An der ersten roten Ampel drehte sich Ewald zu ihr um: „Alles gut?“
„Besser.“
„Wie heißt die Straße?“
„Rungestraße. Nummer 17.“ Erst jetzt sah sie, dass zu seinem unglaublich kompliziert aussehenden Cockpit auch ein Navigationsgerät gehörte, in das er die Straße nun eingab.

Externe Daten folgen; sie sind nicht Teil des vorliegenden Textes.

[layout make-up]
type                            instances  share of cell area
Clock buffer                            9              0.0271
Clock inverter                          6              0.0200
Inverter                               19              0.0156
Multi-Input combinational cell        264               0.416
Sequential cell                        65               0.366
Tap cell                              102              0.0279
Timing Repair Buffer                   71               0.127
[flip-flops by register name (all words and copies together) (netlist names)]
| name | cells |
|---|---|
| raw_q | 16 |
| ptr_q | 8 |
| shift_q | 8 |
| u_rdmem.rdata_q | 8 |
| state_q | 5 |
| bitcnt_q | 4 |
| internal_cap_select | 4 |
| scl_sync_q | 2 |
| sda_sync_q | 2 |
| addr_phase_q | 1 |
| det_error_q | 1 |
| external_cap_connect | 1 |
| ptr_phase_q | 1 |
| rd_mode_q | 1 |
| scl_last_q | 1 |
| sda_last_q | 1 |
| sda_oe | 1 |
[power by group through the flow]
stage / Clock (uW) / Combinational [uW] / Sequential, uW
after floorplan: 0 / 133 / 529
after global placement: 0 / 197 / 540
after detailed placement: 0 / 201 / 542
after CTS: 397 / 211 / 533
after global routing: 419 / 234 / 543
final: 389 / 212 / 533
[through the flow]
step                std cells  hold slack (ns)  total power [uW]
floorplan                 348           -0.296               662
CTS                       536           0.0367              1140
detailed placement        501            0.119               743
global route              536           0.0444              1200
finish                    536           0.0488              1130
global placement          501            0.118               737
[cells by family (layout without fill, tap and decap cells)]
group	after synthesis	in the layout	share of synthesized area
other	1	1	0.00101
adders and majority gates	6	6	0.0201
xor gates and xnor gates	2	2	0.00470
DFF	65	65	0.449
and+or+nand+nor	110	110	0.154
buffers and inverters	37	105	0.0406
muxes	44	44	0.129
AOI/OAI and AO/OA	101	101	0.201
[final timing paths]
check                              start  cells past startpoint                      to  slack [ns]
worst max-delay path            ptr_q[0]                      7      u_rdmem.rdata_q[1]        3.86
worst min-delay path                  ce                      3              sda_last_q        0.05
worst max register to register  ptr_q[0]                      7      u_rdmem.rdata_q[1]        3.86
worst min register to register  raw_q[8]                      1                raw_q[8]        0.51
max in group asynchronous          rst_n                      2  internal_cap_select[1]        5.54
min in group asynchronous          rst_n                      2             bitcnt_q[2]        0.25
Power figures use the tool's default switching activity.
==> src/core/exct_defs.vh <==
// Purpose: Constants for the exception sequence timing model.
// Assumes: Totals in core clock periods, bus counts per sequence.
// Notes:   One table entry per kind: three totals and r/w/p counts.
`ifndef EXCT_DEFS_VH
`define EXCT_DEFS_VH

// Sequence kinds
`define EXCT_K_BKPT     4'h0
`define EXCT_K_INT_I    4'h1
`define EXCT_K_INT_M    4'h2
`define EXCT_K_RESET    4'h3
`define EXCT_K_STOP     4'h4
`define EXCT_K_TRACE    4'h5
`define EXCT_K_TRAP     4'h6
`define EXCT_K_CTRAP    4'h7
`define EXCT_K_CTRAP_WL 4'h8
`define EXCT_K_FLT_S    4'h9
`define EXCT_K_FLT_L    4'ha
`define EXCT_K_RTE_N    4'hb
`define EXCT_K_RTE_THR  4'hc
`define EXCT_K_RTE_COP  4'hd
`define EXCT_K_RTE_SF   4'he
`define EXCT_K_RTE_LF   4'hf

// Timing cases
`define EXCT_C_BEST  2'h0
`define EXCT_C_CACHE 2'h1
`define EXCT_C_WORST 2'h2

// Entry layout: best, cache, worst, reads, writes, worst prefetches
`define EXCT_E_W     42
`define EXCT_E_BEST  41:32
`define EXCT_E_CACHE 31:22
`define EXCT_E_WORST 21:12
`define EXCT_E_RD    11:7
`define EXCT_E_WR    6:2
`define EXCT_E_PF    1:0

// Table entries
`define EXCT_V_BKPT  {10'h009,10'h00a,10'h00a,5'h01,5'h00,2'h0}
`define EXCT_V_INT_I {10'h01a,10'h01a,10'h021,5'h02,5'h04,2'h2}
`define EXCT_V_INT_M {10'h029,10'h029,10'h030,5'h02,5'h08,2'h2}
`define EXCT_V_RESET {10'h206,10'h206,10'h207,5'h00,5'h00,2'h1}
`define EXCT_V_STOP  {10'h008,10'h008,10'h008,5'h00,5'h00,2'h0}
`define EXCT_V_TRACE {10'h019,10'h019,10'h020,5'h01,5'h05,2'h2}
`define EXCT_V_TRAP  {10'h014,10'h014,10'h01b,5'h01,5'h04,2'h2}
`define EXCT_V_CTRAP {10'h017,10'h019,10'h020,5'h01,5'h05,2'h2}
`define EXCT_V_CTWL  {10'h017,10'h019,10'h021,5'h01,5'h05,2'h3}
`define EXCT_V_FLT_S {10'h02a,10'h02b,10'h032,5'h01,5'h0a,2'h2}
`define EXCT_V_FLT_L {10'h04f,10'h04f,10'h056,5'h01,5'h18,2'h2}
`define EXCT_V_RTE_N {10'h014,10'h015,10'h018,5'h04,5'h00,2'h2}
`define EXCT_V_RTE_T {10'h00f,10'h010,10'h027,5'h04,5'h00,2'h0}
`define EXCT_V_RTE_C {10'h01f,10'h020,10'h021,5'h07,5'h00,2'h1}
`define EXCT_V_RTE_S {10'h02a,10'h02b,10'h02d,5'h0a,5'h00,2'h2}
`define EXCT_V_RTE_L {10'h05b,10'h05c,10'h05e,5'h18,5'h00,2'h2}

`endif

==> src/core/exct_lut.v <==
// Purpose: Timing lookup for one sequence kind and case.
// Assumes: Purely combinational, read by the sequencer.
// Notes:   Prefetches only occur in the worst case.
`include "exct_defs.vh"

module exct_lut (
   // Selection
   input  wire [3:0] i_kind,
   input  wire [1:0] i_case,
   // Timing answer
   output reg  [9:0] o_total,
   output reg  [4:0] o_nrd,
   output reg  [4:0] o_nwr,
   output reg  [1:0] o_npf
);

   reg [`EXCT_E_W-1:0] entry;

   // Kind to packed table entry
   always @* begin
      case (i_kind)
         `EXCT_K_BKPT:     entry = `EXCT_V_BKPT;
         `EXCT_K_INT_I:    entry = `EXCT_V_INT_I;
         `EXCT_K_INT_M:    entry = `EXCT_V_INT_M;
         `EXCT_K_RESET:    entry = `EXCT_V_RESET;
         `EXCT_K_STOP:     entry = `EXCT_V_STOP;
         `EXCT_K_TRACE:    entry = `EXCT_V_TRACE;
         `EXCT_K_TRAP:     entry = `EXCT_V_TRAP;
         `EXCT_K_CTRAP:    entry = `EXCT_V_CTRAP;
         `EXCT_K_CTRAP_WL: entry = `EXCT_V_CTWL;
         `EXCT_K_FLT_S:    entry = `EXCT_V_FLT_S;
         `EXCT_K_FLT_L:    entry = `EXCT_V_FLT_L;
         `EXCT_K_RTE_N:    entry = `EXCT_V_RTE_N;
         `EXCT_K_RTE_THR:  entry = `EXCT_V_RTE_T;
         `EXCT_K_RTE_COP:  entry = `EXCT_V_RTE_C;
         `EXCT_K_RTE_SF:   entry = `EXCT_V_RTE_S;
         default:          entry = `EXCT_V_RTE_L;
      endcase
   end

   // Case picks the total and the prefetch count
   always @* begin
      o_nrd = entry[`EXCT_E_RD];
      o_nwr = entry[`EXCT_E_WR];
      case (i_case)
         `EXCT_C_BEST: begin
            o_total = entry[`EXCT_E_BEST];
            o_npf   = 2'h0;
         end
         `EXCT_C_CACHE: begin
            o_total = entry[`EXCT_E_CACHE];
            o_npf   = 2'h0;
         end
         default: begin
            o_total = entry[`EXCT_E_WORST];
            o_npf   = entry[`EXCT_E_PF];
         end
      endcase
   end

endmodule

Es dauerte nicht lange, bis sie vor der Hofeinfahrt standen. Ewald manövrierte die BMW in eine freie Parklücke zwei Häuser weiter, und als sie abstieg, spürte sie ein angenehmes Kribbeln in den Beinen. Wie gut, dachte sie, als sie den Helm abnahm und sich mit der freien Hand durch die Haare fuhr, dass ich beim Frisör war. Mit einem gewissen Stolz trug sie den aerodynamisch wirkenden Kopfschutz lässig im Arm und dachte darüber nach, ob sie in ihrem Alter noch eine Lederjacke tragen könnte.

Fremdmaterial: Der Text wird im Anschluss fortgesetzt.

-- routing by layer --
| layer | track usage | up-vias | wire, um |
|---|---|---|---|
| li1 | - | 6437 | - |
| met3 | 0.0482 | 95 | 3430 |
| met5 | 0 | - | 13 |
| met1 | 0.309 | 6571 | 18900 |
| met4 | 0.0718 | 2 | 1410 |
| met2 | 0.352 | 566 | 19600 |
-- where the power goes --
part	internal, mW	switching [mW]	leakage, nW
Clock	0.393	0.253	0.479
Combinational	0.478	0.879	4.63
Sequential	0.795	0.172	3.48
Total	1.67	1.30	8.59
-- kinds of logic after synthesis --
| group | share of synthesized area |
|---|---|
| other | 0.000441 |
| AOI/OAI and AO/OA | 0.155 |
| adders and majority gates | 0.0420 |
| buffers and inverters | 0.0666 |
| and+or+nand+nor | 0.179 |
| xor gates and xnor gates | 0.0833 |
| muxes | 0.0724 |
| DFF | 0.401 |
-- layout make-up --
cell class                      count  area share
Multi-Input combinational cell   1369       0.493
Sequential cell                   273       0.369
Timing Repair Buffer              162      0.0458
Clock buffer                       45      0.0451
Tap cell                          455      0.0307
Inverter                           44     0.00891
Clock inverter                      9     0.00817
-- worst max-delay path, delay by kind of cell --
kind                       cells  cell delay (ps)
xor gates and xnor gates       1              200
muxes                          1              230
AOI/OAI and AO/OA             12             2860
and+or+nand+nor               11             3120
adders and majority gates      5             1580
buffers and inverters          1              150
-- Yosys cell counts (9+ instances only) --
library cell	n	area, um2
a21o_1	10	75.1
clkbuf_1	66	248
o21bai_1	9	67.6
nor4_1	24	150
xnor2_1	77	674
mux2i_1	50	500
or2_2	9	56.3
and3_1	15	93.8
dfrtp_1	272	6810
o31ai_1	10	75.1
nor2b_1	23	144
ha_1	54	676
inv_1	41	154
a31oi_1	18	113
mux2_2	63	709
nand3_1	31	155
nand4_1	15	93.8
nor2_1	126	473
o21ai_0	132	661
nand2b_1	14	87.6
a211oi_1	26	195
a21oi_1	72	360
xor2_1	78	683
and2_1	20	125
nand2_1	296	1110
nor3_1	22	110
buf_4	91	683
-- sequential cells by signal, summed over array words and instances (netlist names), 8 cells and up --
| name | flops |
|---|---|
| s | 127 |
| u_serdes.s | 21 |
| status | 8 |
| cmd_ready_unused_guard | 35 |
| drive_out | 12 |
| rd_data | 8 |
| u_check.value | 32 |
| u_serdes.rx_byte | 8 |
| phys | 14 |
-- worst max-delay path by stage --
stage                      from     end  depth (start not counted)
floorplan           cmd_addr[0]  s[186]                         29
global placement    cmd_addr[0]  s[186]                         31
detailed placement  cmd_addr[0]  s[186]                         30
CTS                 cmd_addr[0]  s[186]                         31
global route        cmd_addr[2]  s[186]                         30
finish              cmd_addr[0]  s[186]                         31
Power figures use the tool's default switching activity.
`src/logic/dcs_pkg.sv`:
```
// Purpose: shared constants and types for the supply/sync/crystal config bank
// Assumes: 25 MHz system clock, APB with 32-bit data
// Notes: register offset is a free choice, no offset is printed
package dcs_pkg;
   localparam logic [11:0] DEV_CFG_ADDR = 12'h000;
   localparam int DOM_LSB = 20;
   localparam int DOM_MSB = 26;
   localparam int SYNC_LSB = 16;
   localparam int SYNC_MSB = 19;
   localparam int LDO_BIT = 15;
   localparam int XTAL_LSB = 12;
   localparam int XTAL_MSB = 14;
   localparam logic [6:0] DOM_RST = 7'h00;
   localparam logic [3:0] SYNC_RST = 4'h2;
   localparam logic [3:0] SYNC_MAX = 4'hC;
   localparam logic [2:0] XTAL_RST = 3'h0;
   localparam int SCAN_LDO_BIT = 6;
   localparam int CLK_MHZ = 25;
   localparam int US_CYCLES = CLK_MHZ;
   // crystal waits in units of 10 us
   localparam int XT_1MS = 100;
   localparam int XT_2P5MS = 250;
   localparam int XT_5MS = 500;
   localparam int XT_7P5MS = 750;
   localparam int XT_10MS = 1000;
   localparam int XT_0P5MS = 50;
   localparam int XT_15MS = 1500;
   localparam int XT_10US = 1;
   localparam int XT_UNIT_US = 10;

   typedef enum logic [1:0] {
      ST_IDLE = 2'b00,
      ST_WAIT = 2'b01,
      ST_DONE = 2'b10
   } dcs_seq_t;

   typedef struct packed {
      logic [31:0] prdata;
      logic pready;
      logic pslverr;
   } dcs_apb_rsp_t;
endpackage : dcs_pkg

```
`src/logic/dcs_wait_timer.sv`:
```
// Purpose: microsecond-tick wait timer with start and done
// Assumes: start is a one-cycle pulse; length in microseconds
// Notes: restart while busy reloads the count
`timescale 1ns/10ps
module dcs_wait_timer #(
   parameter int TICK_CYCLES = 25,
   parameter int LEN_W = 16
) (
   input wire logic clk_i,   // system clock
   input wire logic rst_n_i, // async reset
   input wire logic start_i, // begin wait
   input wire logic [LEN_W-1:0] len_us_i, // wait in us
   output logic done_o       // one-cycle completion pulse
);
   import dcs_pkg::*;
   typedef struct packed {
      dcs_seq_t st;
      logic [7:0] tick;
      logic [LEN_W-1:0] left;
      logic done;
   } dcs_tmr_t;
   dcs_tmr_t r, next_r;

   // tick lives in eight bits, length needs room to count down
   if (TICK_CYCLES < 1 || TICK_CYCLES > 256) begin : g_bad_tick
      $error("tick cycles out of range");
   end
   if (LEN_W < 2 || LEN_W > 32) begin : g_bad_len
      $error("length width out of range");
   end

   always_comb begin
      next_r = r;
      next_r.done = 1'b0;
      if (start_i) begin
         next_r.st = ST_WAIT;
         next_r.tick = 8'(TICK_CYCLES - 1);
         next_r.left = len_us_i;
      end else if (r.st == ST_WAIT) begin
         if (r.tick != 8'h00) begin
            next_r.tick = r.tick - 8'h01;
         end else begin
            next_r.tick = 8'(TICK_CYCLES - 1);
            if (r.left <= LEN_W'(1)) begin
               next_r.st = ST_IDLE;
               next_r.done = 1'b1;
            end else begin
               next_r.left = r.left - LEN_W'(1);
            end
         end
      end
   end

   always_ff @(posedge clk_i or negedge rst_n_i) begin
      if (!rst_n_i) begin
         r <= '{st: ST_IDLE, tick: 8'h00, left: '0, done: 1'b0};
      end else begin
         r <= next_r;
      end
   end

   assign done_o = r.done;
endmodule : dcs_wait_timer

```
`src/logic/dcs_config_bank.sv`:
```
// Purpose: device config bits 26:12 over APB, plus sync and crystal waits
// Assumes: APB slave, one wait state, word at DEV_CFG_ADDR
// Notes: other bits of the word read as zero here
// Notes on behaviour
// - seven domain disable bits sit at 26..20 for domains 6..0, reset 0.
// - a domain bit of 0 keeps its reference currents on, 1 turns them off.
// - sync drops affected output enables, waits, then stops and aligns.
// - the sync wait code gives 1us doubled per code up to 4096us, reset 2.
// - bit 15 picks regulator 1.25V or 1.32V, scan vector bit 6 overrides.
// - the crystal code picks the startup wait from the fixed table.
`timescale 1ns/10ps
module dcs_config_bank (
   input wire logic SYS_CLK_I,            // system clock 25 MHz
   input wire logic RST_N_I,              // async reset, active low
   input wire logic PSEL_I,               // apb select
   input wire logic PENABLE_I,            // apb enable
   input wire logic PWRITE_I,             // apb write
   input wire logic [11:0] PADDR_I,       // apb byte address
   input wire logic [31:0] PWDATA_I,      // apb write data
   input wire logic [3:0] PSTRB_I,        // apb byte strobes
   output logic [31:0] PRDATA_O,          // apb read data
   output logic PREADY_O,                 // apb ready
   output logic PSLVERR_O,                // apb error, unmapped address
   input wire logic SCAN_MODE_I,          // scan mode active
   input wire logic [7:0] SCAN_CTRL_I,    // scan control vector
   input wire logic SYNC_REQ_I,           // divider sync request pulse
   input wire logic [6:0] SYNC_DOM_I,     // domains affected by sync
   input wire logic XTAL_START_I,         // crystal wait start pulse
   output logic [6:0] IREF_DISABLE_O,     // per-domain reference off
   output logic [6:0] OUT_EN_O,           // per-domain driver enable
   output logic SYNC_ALIGN_O,             // stop clocks and align, pulse
   output logic XTAL_DONE_O,              // crystal wait done, pulse
   output logic LDO_HIGH_O                // regulator select, 1 = 1.32V
);
   import dcs_pkg::*;

   typedef struct packed {
      logic [6:0] dom_dis;
      logic [3:0] sync_wait;
      logic ldo_sel;
      logic [2:0] xtal_sel;
      dcs_apb_rsp_t rsp;
      dcs_seq_t sync_st;
      logic [6:0] out_en;
      logic align;
      logic xdone;
      logic ldo_out;
      logic [6:0] iref;
   } dcs_state_t;

   dcs_state_t r, next_r;
   logic sync_done, xtal_done, sync_start;
   logic [15:0] sync_len, xtal_len;

   ////////////////////////////////////////////////////////////////////////
   // decode helpers
   function automatic logic [15:0] sync_us(input logic [3:0] code);
      logic [3:0] c;
      c = (code > SYNC_MAX) ? SYNC_MAX : code; // codes above C clamp
      sync_us = 16'h0001 << c;
   endfunction : sync_us

   function automatic logic [15:0] xtal_units(input logic [2:0] code);
      int v;
      case (code)
         3'h0: v = XT_1MS;
         3'h1: v = XT_2P5MS;
         3'h2: v = XT_5MS;
         3'h3: v = XT_7P5MS;
         3'h4: v = XT_10MS;
         3'h5: v = XT_0P5MS;
         3'h6: v = XT_15MS;
         default: v = XT_10US;
      endcase
      xtal_units = 16'(v);
   endfunction : xtal_units

   function automatic logic [31:0] read_word(input dcs_state_t s);
      logic [31:0] w;
      w = 32'h0000_0000;
      w[DOM_MSB:DOM_LSB] = s.dom_dis;
      w[SYNC_MSB:SYNC_LSB] = s.sync_wait;
      w[LDO_BIT] = s.ldo_sel;
      w[XTAL_MSB:XTAL_LSB] = s.xtal_sel;
      read_word = w;
   endfunction : read_word

   ////////////////////////////////////////////////////////////////////////
   // elaboration checks: the field map must match the struct widths
   if (DOM_MSB - DOM_LSB != 6) begin : g_bad_dom
      $error("domain field must be seven bits wide");
   end
   if (SYNC_MSB - SYNC_LSB != 3) begin : g_bad_sync
      $error("sync wait field must be four bits wide");
   end
   if (XTAL_MSB - XTAL_LSB != 2) begin : g_bad_xtal
      $error("crystal field must be three bits wide");
   end
   if (SYNC_MSB >= DOM_LSB || LDO_BIT >= SYNC_LSB ||
       XTAL_MSB >= LDO_BIT || DOM_MSB > 31) begin : g_bad_order
      $error("config fields overlap or leave the word");
   end
   // both timers hold the tick count in eight bits
   if (US_CYCLES < 1 || US_CYCLES > 256) begin : g_bad_tick
      $error("microsecond tick out of range");
   end
   // longest crystal wait in us must fit the sixteen-bit timer length
   if (XT_15MS * XT_UNIT_US > 65535) begin : g_bad_xlen
      $error("crystal wait too long for the timer");
   end
   if (SYNC_RST > SYNC_MAX) begin : g_bad_srst
      $error("sync wait reset code beyond the table");
   end
   if (SCAN_LDO_BIT > 7) begin : g_bad_scan
      $error("scan override bit outside the scan vector");
   end
   // one word per register, so the offset must be word aligned
   if (DEV_CFG_ADDR[1:0] != 2'b00) begin : g_bad_addr
      $error("register offset not word aligned");
   end

   ////////////////////////////////////////////////////////////////////////
   // waits
   assign sync_start = (r.sync_st == ST_IDLE) && SYNC_REQ_I;
   assign sync_len = sync_us(r.sync_wait);
   assign xtal_len = 16'(32'(xtal_units(r.xtal_sel)) * XT_UNIT_US);

   dcs_wait_timer #(.TICK_CYCLES(US_CYCLES), .LEN_W(16)) u_sync_tmr (
      .clk_i(SYS_CLK_I),
      .rst_n_i(RST_N_I),
      .start_i(sync_start),
      .len_us_i(sync_len),
      .done_o(sync_done)
   );

   dcs_wait_timer #(.TICK_CYCLES(US_CYCLES), .LEN_W(16)) u_xtal_tmr (
      .clk_i(SYS_CLK_I),
      .rst_n_i(RST_N_I),
      .start_i(XTAL_START_I),
      .len_us_i(xtal_len),
      .done_o(xtal_done)
   );

   ////////////////////////////////////////////////////////////////////////
   // next state
   always_comb begin
      logic hit;
      logic [31:0] wd;
      hit = 1'b0;
      wd = 32'h0000_0000;
      next_r = r;
      next_r.rsp.pready = 1'b0;
      next_r.rsp.pslverr = 1'b0;
      next_r.align = 1'b0;
      next_r.xdone = xtal_done;
      if (PADDR_I == DEV_CFG_ADDR) begin
         hit = 1'b1;
      end
      // one wait state: ready is registered off the first access edge
      if (PSEL_I && PENABLE_I && !r.rsp.pready) begin
         next_r.rsp.pready = 1'b1;
         next_r.rsp.pslverr = !hit;
         next_r.rsp.prdata = (hit && !PWRITE_I) ? read_word(r) : '0;
         if (hit && PWRITE_I) begin
            wd = read_word(r);
            for (int b = 0; b < 4; b++) begin
               if (PSTRB_I[b]) begin
                  wd[b*8 +: 8] = PWDATA_I[b*8 +: 8];
               end
            end
            next_r.dom_dis = wd[DOM_MSB:DOM_LSB];
            next_r.sync_wait = wd[SYNC_MSB:SYNC_LSB];
            next_r.ldo_sel = wd[LDO_BIT];
            next_r.xtal_sel = wd[XTAL_MSB:XTAL_LSB];
         end
      end
      // sync sequence: enables off, wait, then align
      case (r.sync_st)
         ST_IDLE: begin
            if (SYNC_REQ_I) begin
               next_r.out_en = r.out_en & ~SYNC_DOM_I;
               next_r.sync_st = ST_WAIT;
            end
         end
         ST_WAIT: begin
            if (sync_done) begin
               next_r.align = 1'b1;
               next_r.out_en = 7'h7F;
               next_r.sync_st = ST_IDLE;
            end
         end
         default: begin
            next_r.sync_st = ST_IDLE;
         end
      endcase
      next_r.iref = next_r.dom_dis;
      next_r.ldo_out = SCAN_MODE_I ? SCAN_CTRL_I[SCAN_LDO_BIT]
                                   : next_r.ldo_sel;
   end

   always_ff @(posedge SYS_CLK_I or negedge RST_N_I) begin
      if (!RST_N_I) begin
         r <= '{dom_dis: DOM_RST, sync_wait: SYNC_RST, ldo_sel: 1'b0,
                xtal_sel: XTAL_RST, rsp: '0, sync_st: ST_IDLE,
                out_en: 7'h7F, align: 1'b0, xdone: 1'b0, ldo_out: 1'b0,
                iref: DOM_RST};
      end else begin
         r <= next_r;
      end
   end

   ////////////////////////////////////////////////////////////////////////
   // outputs, all registered
   assign PRDATA_O = r.rsp.prdata;
   assign PREADY_O = r.rsp.pready;
   assign PSLVERR_O = r.rsp.pslverr;
   assign IREF_DISABLE_O = r.iref;
   assign OUT_EN_O = r.out_en;
   assign SYNC_ALIGN_O = r.align;
   assign XTAL_DONE_O = r.xdone;
   assign LDO_HIGH_O = r.ldo_out;
endmodule : dcs_config_bank

```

„Und jetzt?“, fragte Ewald, und sie wusste, dass es Zeit war, die Rollen zu tauschen.
„Wir besuchen unsere gemeinsame Freundin Ellen, was sonst?“, antwortete sie und ging voraus.
Vor Ellen Weyers Haustür bot sich in etwa das gleiche Bild wie am Vortag. Niemand hatte den Briefkasten geleert, die Jalousien waren noch immer heruntergelassen. Inge Nowak klingelte, aber niemand öffnete.
„Ich gehe jetzt rüber zu dem Nachbarn und verwickle ihn in ein Gespräch. Du tust derweil so, als ob du Ellen eine Nachricht schreibst, versuchst aber die Post aus dem Briefkasten zu fischen. Schaffst du das?“
„Ist das nicht polizeilich verboten?“
„Ich bin die Polizei, schon vergessen?“
Der Alte stand schon am geöffneten Fenster. Sie winkte und ging über den Hof auf ihn zu wie eine alte Bekannte.
„Haben Sie Ellen inzwischen gesehen?“, fragte sie.
„Nein. Ich mach mir auch schon Sorgen.